> What is being asked:
Which lines run from the line with "y_ff + 32'd8192;" through the line with "17'd16384 : a3[30:14];" in the entries below? Print them exactly, both ends included, and nothing more.
--------------------
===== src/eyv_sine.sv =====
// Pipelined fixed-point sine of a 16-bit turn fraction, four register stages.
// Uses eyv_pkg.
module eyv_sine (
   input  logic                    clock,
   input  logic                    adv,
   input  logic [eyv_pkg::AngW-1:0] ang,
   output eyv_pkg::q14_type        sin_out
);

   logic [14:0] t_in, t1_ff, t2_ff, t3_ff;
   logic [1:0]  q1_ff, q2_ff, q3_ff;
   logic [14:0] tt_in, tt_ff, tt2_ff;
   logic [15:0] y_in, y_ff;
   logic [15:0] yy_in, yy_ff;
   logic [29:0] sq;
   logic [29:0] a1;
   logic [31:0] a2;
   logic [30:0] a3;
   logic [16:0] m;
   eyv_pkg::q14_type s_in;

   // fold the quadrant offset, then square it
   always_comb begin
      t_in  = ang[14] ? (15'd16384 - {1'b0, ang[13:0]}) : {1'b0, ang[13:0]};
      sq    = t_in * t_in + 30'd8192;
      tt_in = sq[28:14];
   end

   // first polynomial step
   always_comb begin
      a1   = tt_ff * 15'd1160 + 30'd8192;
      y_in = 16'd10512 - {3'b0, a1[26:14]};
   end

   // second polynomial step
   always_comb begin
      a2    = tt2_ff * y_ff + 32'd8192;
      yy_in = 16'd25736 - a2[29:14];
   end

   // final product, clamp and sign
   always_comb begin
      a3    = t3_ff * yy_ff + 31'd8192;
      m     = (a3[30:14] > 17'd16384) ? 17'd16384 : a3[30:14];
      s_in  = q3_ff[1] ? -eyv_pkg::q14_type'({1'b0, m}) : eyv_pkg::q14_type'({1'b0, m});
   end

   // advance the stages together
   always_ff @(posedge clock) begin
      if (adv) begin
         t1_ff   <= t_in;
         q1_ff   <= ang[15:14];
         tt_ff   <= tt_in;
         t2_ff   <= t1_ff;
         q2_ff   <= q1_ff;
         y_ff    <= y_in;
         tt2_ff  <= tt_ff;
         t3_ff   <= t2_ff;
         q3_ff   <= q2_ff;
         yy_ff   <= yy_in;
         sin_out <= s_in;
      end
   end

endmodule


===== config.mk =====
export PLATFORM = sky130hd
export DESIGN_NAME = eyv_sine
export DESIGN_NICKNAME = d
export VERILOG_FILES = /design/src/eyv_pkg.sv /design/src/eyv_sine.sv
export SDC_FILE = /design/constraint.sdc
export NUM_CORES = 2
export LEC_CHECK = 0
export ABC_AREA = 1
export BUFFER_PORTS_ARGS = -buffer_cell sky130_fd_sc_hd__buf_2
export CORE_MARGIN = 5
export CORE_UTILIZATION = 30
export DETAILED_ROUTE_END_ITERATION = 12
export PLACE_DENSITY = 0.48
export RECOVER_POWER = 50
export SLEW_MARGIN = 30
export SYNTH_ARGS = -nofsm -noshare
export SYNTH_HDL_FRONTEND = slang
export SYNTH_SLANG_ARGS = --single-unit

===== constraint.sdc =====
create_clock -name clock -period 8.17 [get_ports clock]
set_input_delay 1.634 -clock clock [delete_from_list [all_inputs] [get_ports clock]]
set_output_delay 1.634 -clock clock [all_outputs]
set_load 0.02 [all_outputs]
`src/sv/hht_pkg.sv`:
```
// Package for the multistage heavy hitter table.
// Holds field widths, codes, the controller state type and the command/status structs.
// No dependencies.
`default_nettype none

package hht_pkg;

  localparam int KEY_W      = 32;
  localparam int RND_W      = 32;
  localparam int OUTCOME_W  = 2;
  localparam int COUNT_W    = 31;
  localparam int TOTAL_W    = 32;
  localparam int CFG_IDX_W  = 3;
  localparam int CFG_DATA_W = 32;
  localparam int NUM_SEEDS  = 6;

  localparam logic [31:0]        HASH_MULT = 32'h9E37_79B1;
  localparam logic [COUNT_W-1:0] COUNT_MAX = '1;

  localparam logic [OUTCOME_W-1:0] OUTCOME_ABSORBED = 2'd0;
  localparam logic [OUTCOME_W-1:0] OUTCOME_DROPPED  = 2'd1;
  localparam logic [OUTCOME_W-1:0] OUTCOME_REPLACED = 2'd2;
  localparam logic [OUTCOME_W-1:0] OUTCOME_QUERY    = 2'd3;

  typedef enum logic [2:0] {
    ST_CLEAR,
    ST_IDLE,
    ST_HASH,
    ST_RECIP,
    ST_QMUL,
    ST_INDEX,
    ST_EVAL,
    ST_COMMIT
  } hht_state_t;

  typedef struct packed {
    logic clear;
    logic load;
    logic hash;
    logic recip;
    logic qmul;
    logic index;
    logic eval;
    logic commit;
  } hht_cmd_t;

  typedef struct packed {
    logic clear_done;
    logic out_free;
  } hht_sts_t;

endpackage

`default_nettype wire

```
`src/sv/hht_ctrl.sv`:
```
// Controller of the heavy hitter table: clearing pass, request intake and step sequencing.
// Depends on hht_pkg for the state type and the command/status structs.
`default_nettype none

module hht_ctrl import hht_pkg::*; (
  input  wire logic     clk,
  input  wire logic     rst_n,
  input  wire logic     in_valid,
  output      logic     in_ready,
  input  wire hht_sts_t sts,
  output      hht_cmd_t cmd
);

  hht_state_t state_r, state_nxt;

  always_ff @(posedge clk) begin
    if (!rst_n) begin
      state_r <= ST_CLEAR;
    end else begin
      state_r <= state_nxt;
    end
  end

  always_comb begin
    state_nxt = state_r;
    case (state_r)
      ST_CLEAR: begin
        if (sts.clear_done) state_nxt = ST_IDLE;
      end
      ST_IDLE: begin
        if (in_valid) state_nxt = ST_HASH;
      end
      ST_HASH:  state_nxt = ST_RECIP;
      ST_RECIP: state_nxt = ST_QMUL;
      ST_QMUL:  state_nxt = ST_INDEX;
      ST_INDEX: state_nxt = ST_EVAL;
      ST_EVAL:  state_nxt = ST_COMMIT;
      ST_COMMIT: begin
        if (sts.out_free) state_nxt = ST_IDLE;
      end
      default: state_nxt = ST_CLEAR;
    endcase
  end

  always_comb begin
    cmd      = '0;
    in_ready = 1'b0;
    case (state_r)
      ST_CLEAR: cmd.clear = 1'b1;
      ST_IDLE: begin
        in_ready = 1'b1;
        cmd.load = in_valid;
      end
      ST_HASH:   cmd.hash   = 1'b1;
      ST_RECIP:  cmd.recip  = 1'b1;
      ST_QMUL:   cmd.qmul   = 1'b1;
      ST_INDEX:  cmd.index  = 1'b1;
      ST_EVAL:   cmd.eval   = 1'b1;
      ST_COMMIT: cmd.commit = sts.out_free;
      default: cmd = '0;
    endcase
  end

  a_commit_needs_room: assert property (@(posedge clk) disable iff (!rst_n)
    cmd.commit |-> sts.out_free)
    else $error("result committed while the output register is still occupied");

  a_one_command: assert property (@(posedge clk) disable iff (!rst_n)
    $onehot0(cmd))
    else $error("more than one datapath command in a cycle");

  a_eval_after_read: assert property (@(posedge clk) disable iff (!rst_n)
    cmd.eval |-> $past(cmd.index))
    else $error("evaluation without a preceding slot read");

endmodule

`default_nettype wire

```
--------------------
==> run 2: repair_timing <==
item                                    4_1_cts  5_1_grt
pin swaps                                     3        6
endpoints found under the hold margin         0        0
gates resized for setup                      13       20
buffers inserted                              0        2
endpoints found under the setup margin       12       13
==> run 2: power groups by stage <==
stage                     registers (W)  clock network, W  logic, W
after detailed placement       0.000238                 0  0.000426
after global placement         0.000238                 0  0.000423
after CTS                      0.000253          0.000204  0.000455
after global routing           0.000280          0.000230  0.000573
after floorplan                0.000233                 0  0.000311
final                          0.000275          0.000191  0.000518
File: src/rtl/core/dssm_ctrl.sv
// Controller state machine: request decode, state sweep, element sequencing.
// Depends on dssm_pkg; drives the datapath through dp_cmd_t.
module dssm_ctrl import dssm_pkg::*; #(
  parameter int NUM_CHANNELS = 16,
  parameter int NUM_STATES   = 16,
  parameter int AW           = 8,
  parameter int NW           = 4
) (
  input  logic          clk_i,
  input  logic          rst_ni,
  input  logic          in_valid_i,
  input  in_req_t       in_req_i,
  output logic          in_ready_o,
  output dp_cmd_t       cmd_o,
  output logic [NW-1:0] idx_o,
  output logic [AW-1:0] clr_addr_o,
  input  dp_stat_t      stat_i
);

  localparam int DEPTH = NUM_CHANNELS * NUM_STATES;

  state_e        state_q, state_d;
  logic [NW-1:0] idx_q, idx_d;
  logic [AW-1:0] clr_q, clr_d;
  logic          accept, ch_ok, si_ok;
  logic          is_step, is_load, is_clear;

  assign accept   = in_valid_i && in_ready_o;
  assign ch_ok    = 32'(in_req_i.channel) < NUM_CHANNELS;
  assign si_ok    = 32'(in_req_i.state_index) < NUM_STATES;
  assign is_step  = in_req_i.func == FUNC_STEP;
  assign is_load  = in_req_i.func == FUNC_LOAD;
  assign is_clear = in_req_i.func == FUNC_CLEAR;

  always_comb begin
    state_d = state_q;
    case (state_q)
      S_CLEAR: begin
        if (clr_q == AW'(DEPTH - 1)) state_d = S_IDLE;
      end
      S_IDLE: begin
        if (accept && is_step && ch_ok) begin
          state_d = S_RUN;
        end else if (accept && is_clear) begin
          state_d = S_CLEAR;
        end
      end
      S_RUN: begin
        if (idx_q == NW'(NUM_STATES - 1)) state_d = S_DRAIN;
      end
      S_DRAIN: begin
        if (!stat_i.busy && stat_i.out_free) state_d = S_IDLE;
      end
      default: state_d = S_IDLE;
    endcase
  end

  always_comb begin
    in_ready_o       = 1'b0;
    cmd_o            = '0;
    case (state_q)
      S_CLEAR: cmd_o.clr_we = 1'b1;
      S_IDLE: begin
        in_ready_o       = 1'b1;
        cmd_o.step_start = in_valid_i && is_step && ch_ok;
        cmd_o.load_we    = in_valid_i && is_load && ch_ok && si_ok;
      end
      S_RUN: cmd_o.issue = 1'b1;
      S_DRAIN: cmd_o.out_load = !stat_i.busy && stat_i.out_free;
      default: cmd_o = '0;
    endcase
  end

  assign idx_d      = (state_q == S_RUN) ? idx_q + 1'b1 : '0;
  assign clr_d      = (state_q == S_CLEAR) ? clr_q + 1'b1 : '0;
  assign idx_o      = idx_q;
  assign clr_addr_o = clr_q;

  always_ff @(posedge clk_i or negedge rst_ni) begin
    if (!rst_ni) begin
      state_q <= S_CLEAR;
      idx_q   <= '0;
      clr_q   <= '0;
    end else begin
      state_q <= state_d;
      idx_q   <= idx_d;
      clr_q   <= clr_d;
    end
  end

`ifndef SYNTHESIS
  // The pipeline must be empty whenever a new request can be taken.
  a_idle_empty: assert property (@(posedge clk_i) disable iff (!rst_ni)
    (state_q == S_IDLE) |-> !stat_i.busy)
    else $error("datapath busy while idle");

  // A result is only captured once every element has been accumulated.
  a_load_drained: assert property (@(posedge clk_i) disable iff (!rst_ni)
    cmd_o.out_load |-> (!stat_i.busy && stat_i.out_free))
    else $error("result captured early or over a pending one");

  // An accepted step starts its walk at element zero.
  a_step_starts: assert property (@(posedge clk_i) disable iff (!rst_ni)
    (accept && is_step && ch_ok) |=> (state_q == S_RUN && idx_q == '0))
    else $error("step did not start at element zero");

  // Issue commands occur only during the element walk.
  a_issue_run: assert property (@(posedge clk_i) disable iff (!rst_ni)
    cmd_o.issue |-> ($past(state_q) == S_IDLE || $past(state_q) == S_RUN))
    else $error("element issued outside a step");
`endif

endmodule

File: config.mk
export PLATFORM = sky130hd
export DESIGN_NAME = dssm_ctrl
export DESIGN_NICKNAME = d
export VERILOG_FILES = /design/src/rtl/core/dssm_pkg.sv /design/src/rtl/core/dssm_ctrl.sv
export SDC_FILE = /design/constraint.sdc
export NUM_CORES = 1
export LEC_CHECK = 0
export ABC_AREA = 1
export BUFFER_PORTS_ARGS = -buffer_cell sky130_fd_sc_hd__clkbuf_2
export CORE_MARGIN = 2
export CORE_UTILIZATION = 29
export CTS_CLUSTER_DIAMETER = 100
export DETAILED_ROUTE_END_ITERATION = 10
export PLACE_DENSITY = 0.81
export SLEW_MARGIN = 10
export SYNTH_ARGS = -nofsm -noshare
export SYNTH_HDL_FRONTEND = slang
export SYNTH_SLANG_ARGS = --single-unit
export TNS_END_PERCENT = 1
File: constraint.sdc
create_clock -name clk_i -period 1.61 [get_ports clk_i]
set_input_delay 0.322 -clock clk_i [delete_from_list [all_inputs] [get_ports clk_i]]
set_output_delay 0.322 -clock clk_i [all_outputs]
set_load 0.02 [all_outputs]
--------------------
> Response:
      a2    = tt2_ff * y_ff + 32'd8192;
      yy_in = 16'd25736 - a2[29:14];
   end

   // final product, clamp and sign
   always_comb begin
      a3    = t3_ff * yy_ff + 31'd8192;
      m     = (a3[30:14] > 17'd16384) ? 17'd16384 : a3[30:14];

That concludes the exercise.